Dayen’s Roundup from Martin Luther King Day, 2012:

Meanwhile, in not-GOP fantasy land . . .(Photo from Apollo 17, Dec 6, 1972)

I was unable to do any service projects Monday, though I have one scheduled for the weekend. But I think that, while King’s message of service is important, we trivialize him by highlighting ONLY that aspect of his character on this holiday. I feel he would regard telling
uncomfortable truths as a public service.

• The AP looks at the deportation review currently underway in Baltimore and Denver. We don’t get a lot of details at what would stop a deportation from moving forward and what wouldn’t, out of this process.

• Shorter Newt Gingrich: you urban hipsters in your condos don’t get the pride that comes with having your house stolen from you by your bank!

• Speaking of the aforementioned criminal theft, here’s Abigail Field on why it’s not being prosecuted at the federal level.

• Looking forward to following this Dan Froomkin and Mark Blumenthal story on Stephen Colbert’s SuperPAC satire. This is the first of a week-long series.

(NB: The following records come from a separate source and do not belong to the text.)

==> src/common/vbe_consts.svh <==
`ifndef VBE_CONSTS_SVH
`define VBE_CONSTS_SVH

// Front-end offer width and issue width
`define VBE_ISSUE_LANE 4
`define VBE_NUM_ALU    2

// Two source operands per ALU lane
`define VBE_NUM_RD     (2 * `VBE_NUM_ALU)

// Command queue
`define VBE_CQ_DEPTH   8
`define VBE_CQ_CNT_W   ($clog2(`VBE_CQ_DEPTH + 1))

// Vector register geometry, SEW 8 and LMUL 1 only
`define VBE_VLEN       128
`define VBE_SEW        8
`define VBE_NUM_ELEM   (`VBE_VLEN / `VBE_SEW)
`define VBE_NUM_VREG   32

`endif

==> src/common/vbe_pkg.sv <==
`include "vbe_consts.svh"

package vbe_pkg;

    // Element-wise ALU operations
    typedef enum logic [1:0] {
        OP_ADD   = 2'd0,
        OP_SUB   = 2'd1,
        OP_SADDU = 2'd2,
        OP_SSUBU = 2'd3
    } vec_op_e;

    typedef logic [$clog2(`VBE_NUM_VREG)-1:0] vreg_idx_t;

    typedef logic [`VBE_VLEN-1:0] vreg_data_t;

    // One instruction as offered by the front end
    // Subtract forms compute vs2 - vs1
    typedef struct packed {
        vec_op_e   op;
        vreg_idx_t vd;
        vreg_idx_t vs1;
        vreg_idx_t vs2;
    } vec_cmd_t;

    // Lane output register contents
    typedef struct packed {
        vreg_idx_t  vd;
        vreg_data_t data;
        logic       sat;
    } lane_result_t;

endpackage

==> src/design/retire_unit.sv <==
`timescale 1ns/1ns
`include "vbe_consts.svh"

module retire_unit (
    input  logic                                     clk,
    input  logic                                     rst_n,
    input  logic [`VBE_NUM_ALU-1:0]                  result_valid,
    input  vbe_pkg::lane_result_t [`VBE_NUM_ALU-1:0] result,
    output logic [`VBE_NUM_ALU-1:0]                  wr_en,
    output vbe_pkg::vreg_idx_t [`VBE_NUM_ALU-1:0]    wr_idx,
    output vbe_pkg::vreg_data_t [`VBE_NUM_ALU-1:0]   wr_data,
    output logic [`VBE_NUM_ALU-1:0]                  rt_valid,
    output vbe_pkg::vreg_idx_t [`VBE_NUM_ALU-1:0]    rt_dest,
    output vbe_pkg::vreg_data_t [`VBE_NUM_ALU-1:0]   rt_data,
    output logic                                     vxsat_valid,
    output logic                                     vxsat
);
    logic [`VBE_NUM_ALU-1:0] sat_hit;

    // Register writes go straight from the lane registers
    always_comb begin
        for (int l = 0; l < `VBE_NUM_ALU; l++) begin
            wr_en[l]   = result_valid[l];
            wr_idx[l]  = result[l].vd;
            wr_data[l] = result[l].data;
            sat_hit[l] = result_valid[l] & result[l].sat;
        end
    end

    always_ff @(posedge clk or negedge rst_n) begin
        if (!rst_n) begin
            rt_valid    <= '0;
            vxsat_valid <= 1'b0;
            vxsat       <= 1'b0;
        end else begin
            rt_valid    <= result_valid;
            vxsat_valid <= |result_valid;
            vxsat       <= |sat_hit;
        end
    end

    // Report payload, same edge as the register write
    always_ff @(posedge clk) begin
        for (int l = 0; l < `VBE_NUM_ALU; l++) begin
            if (result_valid[l]) begin
                rt_dest[l] <= result[l].vd;
                rt_data[l] <= result[l].data;
            end
        end
    end

endmodule

==> config.mk <==
export PLATFORM = sky130hd
export DESIGN_NAME = retire_unit
export DESIGN_NICKNAME = d
export VERILOG_FILES = /design/src/common/vbe_pkg.sv /design/src/design/retire_unit.sv
export VERILOG_INCLUDE_DIRS = /design/src /design/src/common
export SDC_FILE = /design/constraint.sdc
export NUM_CORES = 1
export LEC_CHECK = 0
export BUFFER_PORTS_ARGS = -buffer_cell sky130_fd_sc_hd__buf_2
export CORE_AREA = 2 2 312 314
export CTS_BUF_LIST = sky130_fd_sc_hd__clkbuf_8
export DETAILED_ROUTE_END_ITERATION = 16
export DIE_AREA = 0 0 314 316
export GPL_TIMING_DRIVEN = 0
export PLACE_DENSITY = 0.31
export SYNTH_ARGS = -nofsm -noshare
export SYNTH_HDL_FRONTEND = slang
export SYNTH_SLANG_ARGS = --single-unit
==> constraint.sdc <==
create_clock -name clk -period 0.8 [get_ports clk]
set_input_delay 0.16 -clock clk [delete_from_list [all_inputs] [get_ports clk]]
set_output_delay 0.16 -clock clk [all_outputs]
set_load 0.1 [all_outputs]
==> results of run 1 <==
[final cells by class]
type | instances | area [sq um]
Fill cell | 10100 | 73000
Timing Repair Buffer | 1112 | 10400
Sequential cell | 270 | 8100
Buffer | 266 | 2000
Tap cell | 1276 | 1600
Clock buffer | 53 | 729
Clock inverter | 40 | 153
Multi-Input combinational cell | 2 | 15.0
Antenna cell | 3 | 7.51
[per-layer routing]
metal  share of wire [%]  vias to the layer above
met2                  51                      495
met5                0.11                        -
met3                  10                       83
li1                    -                     4009
met1                  35                     4252
met4                 3.0                        8
[synthesized netlist by cell type]
cell,n
a22o_1,1
buf_4,268
dfrtp_1,4
edfxtp_1,266
or2_1,1
[cells in the final DEF, fill, tap and decap left out, types with 2 or more instances in the layout]
cell,Yosys,layout
clkinv_1,0,15
clkbuf_16,0,5
edfxtp_1,266,266
diode_2,0,3
inv_1,0,23
bufbuf_16,0,5
dlygate4sd3_1,0,275
dfrtp_4,0,4
buf_6,0,379
clkinv_2,0,2
buf_12,0,16
buf_8,0,19
buf_4,268,410
clkbuf_8,0,53
buf_16,0,4
buf_2,0,265
[logic make-up after synthesis]
group / synth area share [%]
flops: 80.0
simple gates: 0.0619
compound gates: 0.0866
buf+inv: 19.9
[power breakdown]
group,total (W),switching (W),internal (W)
sequential,0.0174,0.000526,0.0168
combinational,0.0213,0.0156,0.00568
clock,0.0123,0.00619,0.00606
[what timing repair did]
action / CTS / global route
hold buffers: 272 / 4
cloned: 5 / 5
endpoints found under the setup margin: 538 / 299
hold endpoints to repair: 407 / 130
buffers inserted: 2 / 14
resized for setup: 994 / 20
[sequential cells by signal (all words and copies together), names as in the netlist]
register,cells
rt_valid,2
vxsat_valid,1
vxsat,1
rt_dest,10
rt_data,256
[how the worst max path moves through the flow]
stage                     depth (start not counted)     endpoint  slack [ns]
final                                             1  rt_data[12]       -0.68
after floorplan                                   0   rt_data[0]       -0.26
after CTS                                         1  rt_data[16]       -0.80
after detailed placement                          4     wr_en[0]       -1.16
after global routing                              1  rt_data[16]       -0.77
after global placement                            3     wr_en[0]       -2.87
[stage by stage]
| step | hold slack, ns | instance area [sq um] | utilization [%] |
|---|---|---|---|
| floorplan | -0.136 | 10100 | - |
| global placement | -0.0338 | 15800 | 16.4 |
| detailed placement | -0.0324 | 15800 | 16.5 |
| CTS | -0.227 | 22700 | 23.6 |
| global route | -0.161 | 23000 | 24.0 |
| finish | -0.0800 | 23000 | 24.0 |
==> results.toml, run 1 <==
[global_routing]
gr-usage-met3_pct = 4.42
grtUsageTotal_pct = 9.64
met2_usage_pct = 17.1
grt-ovfl-total = 0
grt_busiest_layer = "met2"
use_met1_pct = 9.86
antenna_found_initial = 8
grt_pass1_vias = 9532
grt_pass1_wl_um = 67400
grt_max_degree = 73

[critical_path]
crit_slowest_cell = "edfxtp_1"
crit_start = "rt_data[12]"
crit_family = "flip-flops"
cp_cell_sequence = "buf_6"
crit_type = "reg -> out"
start_kind = "flip-flop"
cp_slowest_stage_delay_ns = 0.43
end_kind = "output port"
required_ns = 0.64
worst-path-buf-inv = 1
cp.arrival_ns = 1.32
cp_max_fo = 1

[synthesis]
postSynthAreaPerCell_sq_um = 18.7
syn-cell-area_sq_mm = 0.0101
synth.top_cell.area_share_pct = 79.0
yosysUniqueCellTypes = 5
yosys_warnings = 0
ys_ff_latch = 270
synthCells = 540
yosysTopAreaCell = "edfxtp_1"
synth_area_leaders = "edfxtp_1 (79%), buf_4 (20%), dfrtp_1 (0.99%)"
syn_nets = 812
seq_area_frac_synth_pct = 80.0

[sta]
layout_setup_ws_ns = -0.681
setup_tns_ns = -169.02
fin_crit_sh_pct = 185
timing.fmax_mhz = 675
hold_violations = 20
rsz0062_at_grt = "yes"
maxSlewHeadroom_pct = 57.8
min_period_ns = 1.48
finalSetupViolCount = 342
tightest_slew_ns = 0.630
whs_ns = -0.0800
drv_slew = 0

[floorplanning]
die_h_um = 316
core_area_sq_mm = 0.0960
num_rows = 114
die_x_um = 314
die_area_sq_mm = 0.0992
initial_utilization_pct = 10.5
pin_count = 810

[placed_design]
gp_congestion = 0.774
dp_hpwl_um = 39100
place_ws_ns = -1.16
dp.cells = 2627
portBuffers = 809

[detailed_routing]
wl_per_cell_um = 17.3
initialDrtViolationCount = 291
vias_per_cell = 2.93
vias = 8847
drc = 0
routed_wl_um = 52300
dr.pass1.iters = 4
ant_nets = 0

[power]
power.density_mw_per_mm2 = 2210
total_power_w = 0.0509
leakage_nw = 10.1
irDropWorstVdd_mv = 1.37

[clock_network]
root_buffer = "clkbuf_8"
cts_tree = "yes"
numCtsBuffers = 52
htreeDepth = 2
cts_sinks = 270
clkTransAtPathRegs_ns = 0.06
clk_path_buf_depth = 3

[job]
max-cap-violations = 0

[outcome]
violations = "hold timing, setup timing"
status = "complete, but fails checks"

[hold_path]
hp-class = "in -> reg"
min_to = "rt_valid[1]"
worstHoldStart = "result_valid[1]"
min_path_cells = 1

[layout]
drive_gt1_share_pct = 66.7
final_cells = 3022
layout.nets = 1976
area_growth_pct = 128
(Power assumes the default switching activity.)
==> run 2, diff against run 1 <==
Settings changed: ABC_AREA set to 1.
==> run 2 against run 1 <==
Effect of this change: the flow finishes with violations (setup timing); global-route usage grew 1.0 points; total power increased by 3.5%; fmax down 1.5%; sequential power about the same; non-clock buffer count shrank 10; clock power up 11%; setup slack lost 0.022 ns; clock-buffer cell count grew 5; critical path type unchanged; critical endpoint is now rt_data[179]; largest power group unchanged.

• I actually think this is a great idea by Phil Angelides, who always gets more maligned than he should. He’s basically trying to recreate a private version of the HOLC, since the government won’t do anything about the housing mess. Without him, we’d just have an endless repetition of these awful foreclosure auctions.

• Paul Krugman asks “How fares the dream?” and answers that we now have a problem of class (I would say added on to race, he would say supplanting it). Read also MLK’s own words on education. And Lyndon Johnson’s speech on the Voting Rights Act.

• After a week of protests in Nigeria, the government agreed to cut petrol prices, and now the protests and fuel strikes have been suspended. But I suspect the protests were less about petrol at the root and more about inequality and poverty, which have not at all been addressed.

• The idea that oil demand will lead to eventual production of the Canadian tar sands isn’t exactly a unique thought, and nor does it deal with the issue of whether to allow the Keystone XL pipeline to come into existence.

• The conservative British government said no to Education Secretary Michael Gove’s swell idea that, in a show that Britons will overcome austerity, they should give Queen Elizabeth a £60 million yacht that she didn’t even ask for. So this shows that the conservative British government is not yet entertaining thoughts of suicide.

• Some sunlight peeks through the clouds, as Herman von Rompuy of the European Council actually stresses growth and jobs in talking about the European crisis. [cont'd]

• The undisclosed financial relationship between doctors and pharmaceutical companies invites all kinds of corruption. This is a good move by the Obama Administration, to force transparency in these payments.

• A good summary of the topsy-turvy Congressional landscape after an independent commission redistricted California. Six of the 53 House members have already retired, many as a result of losing their nice gerrymandered seats.

• Marcy on our land of the free.

• The next Egyptian Prime Minister will be a member of the Muslim Brotherhood, under a power-sharing deal announced today.

• The AP opened a bureau in Pyongyang, to bring news of North Korea to the world.

• This should be fun: Goldman Sachs will have to reveal the pay packages of all its staff in London.

• First I’ve heard of austerity protests in Romania.

• If anything needs to be occupied, it’s the World Economic Forum in Davos.